__Supplied records__
<file path="config.mk">
export PLATFORM = sky130hd
export DESIGN_NAME = suse_ctrl
export DESIGN_NICKNAME = d
export VERILOG_FILES = /design/src/hdl/suse_pkg.sv /design/src/hdl/suse_ctrl.sv
export SDC_FILE = /design/constraint.sdc
export NUM_CORES = 1
export LEC_CHECK = 0
export BUFFER_PORTS_ARGS = -buffer_cell sky130_fd_sc_hd__buf_2
export CAP_MARGIN = 40
export CELL_PAD_IN_SITES_DETAIL_PLACEMENT = 0
export CELL_PAD_IN_SITES_GLOBAL_PLACEMENT = 1
export CORE_AREA = 2 2 39 41
export CTS_CLUSTER_DIAMETER = 100
export DETAILED_ROUTE_END_ITERATION = 8
export DIE_AREA = 0 0 41 43
export PLACE_DENSITY = 0.34
export SKIP_CTS_REPAIR_TIMING = 1
export SLEW_MARGIN = 20
export SYNTH_ARGS = -nofsm -noshare
export SYNTH_HDL_FRONTEND = slang
export SYNTH_SLANG_ARGS = --single-unit
</file>
<file path="constraint.sdc">
create_clock -name clk -period 0.9 [get_ports clk]
set_input_delay 0.045 -clock clk [delete_from_list [all_inputs] [get_ports clk]]
set_output_delay 0.045 -clock clk [all_outputs]
set_load 0.01 [all_outputs]
</file>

__Try it__
Starting with the line that holds "set_output_delay 0.045 -clock", copy every line through the end of the data above. Reproduce them exactly, with no other material.

__Response to this exercise__
set_output_delay 0.045 -clock clk [all_outputs]
set_load 0.01 [all_outputs]
</file>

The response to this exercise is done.